The National Bank of Serbia published a new edition of its “It is useful to know” column explaining inflation and several post-pandemic terms that describe how inflation can be driven or masked through firms’ pricing and product strategies, alongside findings from its own work on “cheapflation” in Serbia. In the column, Dragan Dživdžanovic outlines concepts such as “greedflation” and “excuseflation”, describing the view that inflation was amplified by rising profit margins and by price increases that exceeded cost growth, and notes that institutions including US Federal Reserve branches, the European Central Bank and the International Monetary Fund have pointed to this dynamic in the US and euro area. He also discusses how standard inflation measurement via the consumer price index can miss non-price adjustments, including “shrinkflation” (reduced quantities) and “skimpflation” (reduced quality or availability). On “cheapflation”, the National Bank of Serbia reports it tested the phenomenon in Serbia from the beginning of 2022 to the end of 2024 using 58 processed food and beverage products and found the cheapest brands rose by about 40% over three years, versus about 35% on average for the most expensive brands; the column links possible drivers to low food-demand price elasticity, substitution into cheaper brands, and market-structure imperfections that can facilitate more-than-full cost pass-through, and highlights distributional effects and potential impacts on inflation perceptions and expectations.
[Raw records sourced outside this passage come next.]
Context: an optimization exercise on an open-source flow, tuned for small area. The choices shown serve that exercise and are no tape-out recipe. Function was checked by simulation only, so behaviour that the tests miss may differ from the original. Power is estimated from default activity; no workload was simulated.

Design tsdc_top, start of the top module:
module tsdc_top
(
    input  logic        clk,
    input  logic        rst_n,
    input  logic        psel,
    input  logic        penable,
    input  logic        pwrite,
    input  logic [4:0]  paddr,
    input  logic [63:0] pwdata,
    output logic [63:0] prdata,
    output logic        pready,
    input  logic        src_valid,
    output logic        src_stall,
    input  logic [7:0]  src_data,
    input  logic        src_eos,
    output logic        res_valid,
    input  logic        res_stall,
    output logic [1:0]  res_type,
    output logic [63:0] res_sequence,
    output logic [31:0] res_kind,
    output logic [31:0] res_flags,
    output logic [34:0] res_size,
    output logic [7:0]  res_payload,
    output logic        res_last,
    output logic [3:0]  res_error
);
Size: about 1400 cells after synthesis, about 370 flip-flops, ~330 I/O pins, about 15000 um2 of cells after synthesis.
==> flow/config.mk <==
export PLATFORM = sky130hd
export DESIGN_NAME = tsdc_top
export DESIGN_NICKNAME = tsdc_top
export VERILOG_FILES = /design/flow/design.v
export SDC_FILE = /design/flow/constraint.sdc
export NUM_CORES = 4
export LEC_CHECK = 0
export CAP_MARGIN = 20
export CORE_MARGIN = 2
export CORE_UTILIZATION = 40
export SLEW_MARGIN = 20
==> flow/constraint.sdc <==
create_clock -name core_clock -period 8.0 [get_ports {clk}]
set_input_delay 1.6000 -clock core_clock [delete_from_list [all_inputs] [get_ports {clk}]]
set_output_delay 1.6000 -clock core_clock [all_outputs]
set_load 0.01 [all_outputs]
standard.sh (not shown) runs the stock make flow with config.mk's settings and CLKGATE_MAP_FILE= SYNTH_SCRIPT=/design/flow/synth_recipe.tcl, a recipe that flattens the netlist after the stock synthesis.
==> flow/flow/run.sh <==
#!/bin/bash
# The standard layout with three changes:
#  - synthesis maps the logic with flow/abc_area.script, an area-oriented
#    version of ORFS's abc_speed.script (more &dch/&syn4/&nf rounds, &nf with
#    delay relaxation, no buffering or upsizing); everything else in
#    synthesis is the standard synthesis, so the registers are the same;
#  - the port buffers are buf_1 cells instead of the resizer's default pick;
#  - clock tree synthesis uses clkbuf_4 cells on small sink clusters without
#    dummy loads.
# Each step's output goes to a log file of its own in this folder.
set -euo pipefail
W=$(pwd)
rm -rf "$W/scripts_area"
cp -r "$FLOW_HOME/scripts" "$W/scripts_area"
cp "$W/flow/abc_area.script" "$W/scripts_area/abc_speed.script"
export BUFFER_PORTS_ARGS="-buffer_cell sky130_fd_sc_hd__buf_1"
export CTS_ARGS="-sink_clustering_enable -repair_clock_nets -dont_use_dummy_load -buf_list sky130_fd_sc_hd__clkbuf_4 -sink_clustering_size 9 -sink_clustering_max_diameter 40"
bash standard.sh SCRIPTS_DIR="$W/scripts_area" synth > synth.log 2>&1
bash standard.sh finish > layout.log 2>&1
==> flow/flow/abc_area.script <==
&get -n
&st
&dch
&nf -R 1000 -p
&st
&syn2
&if -g -K 6
&synch2
&nf -R 1000 -p
&st
&syn2
&if -g -K 6
&synch2
&nf -R 1000 -p
&st
&syn2
&if -g -K 6
&synch2
&nf -R 1000 -p
&st
&syn2
&if -g -K 6
&synch2
&nf -R 1000 -p
&st
&syn2
&if -g -K 6
&synch2
&nf -R 1000 -p
&st
&dch -f
&nf -R 1000 -p
&st
&dch -f
&nf -R 1000 -p
&st
&dch -f
&nf -R 1000 -p
&st
&dch -f
&nf -R 1000 -p
&st
&dch -f
&nf -R 1000 -p
&st
&dch -f
&nf -R 1000 -p
&st
&dch -f
&nf -R 1000 -p
&st
&dch -f
&nf -R 1000 -p
&st
&syn4
&dch -f
&nf -R 1000 -p
&st
&syn4
&dch -f
&nf -R 1000 -p
&st
&syn4
&dch -f
&nf -R 1000 -p
&st
&syn4
&dch -f
&nf -R 1000 -p
&st
&syn4
&dch -f
&nf -R 1000 -p
&st
&syn4
&dch -f
&nf -R 1000 -p
&st
&syn4
&dch -f
&nf -R 1000 -p
&st
&syn4
&dch -f
&nf -R 1000 -p
&put
topo
stime -c
dnsize -c
Next try:
--- a/flow/design.v
+++ b/flow/design.v
@@ -387,18 +387,24 @@
                 v1 <= v0;
             end
             ph  <= ph_n;
             idx <= idx_n;
         end
     end
+    logic o_load;
+    assign o_load = (pop && v1 && t1 != T_PAY)
+                 || (accept && (!v0 || pop) && (ph != PH_PAY || eos));
+    logic hseq_inc;
+    assign hseq_inc = (pop && v1 && t1 == T_HDR)
+                   || (accept && ph == PH_REC && idx == 5'd23 && !eos && (!v0 || pop));
     always_ff @(posedge clk)
     begin
         if (ph == PH_FILE || (head_ld && head_type_n == T_ERR))
             hseq <= 64'd0;
         else
-            hseq <= hseq + {63'd0, head_ld && head_type_n == T_HDR};
+            hseq <= hseq + {63'd0, hseq_inc};
     end
     always_ff @(posedge clk)
     begin
         if (head_ld)
         begin
             if (pop && v1)
@@ -425,13 +431,13 @@
             fa <= fa_n;
             fb <= fb_n;
             fc <= fc_n;
             fd <= fd_n;
             cy <= cy_eff && (b == 8'd0);
         end
-        if (head_ld && head_type_n != T_PAY)
+        if (o_load)
         begin
             ok <= ck_n;
             of <= cf_n;
             os <= cs_n;
         end
     end
What happened:
- The changed run finished clean
- area after synthesis fell by 0.31%
- design area is lower by 3.4%
- first-iteration DRC count went up by 15%
- via count went down by 1.7%
- power came out higher by 0.76%
- count of clock-buffer cells in the layout climbs by 1
- hold slack is worse by 6.0 ps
National Bank of Serbia 2025-03-07
National Bank of Serbia research confirms cheapflation in Serbia and explains post-pandemic inflation terminology
The National Bank of Serbia's latest "It is useful to know" column explores inflation dynamics, including "greedflation" and "excuseflation," where inflation is driven by rising profit margins and price increases exceeding cost growth. It also examines "cheapflation" in Serbia, noting that the cheapest brands of processed food and beverages rose by about 40% from 2022 to 2024, compared to 35% for the most expensive brands, highlighting issues like low food-demand price elasticity and market-structure imperfections.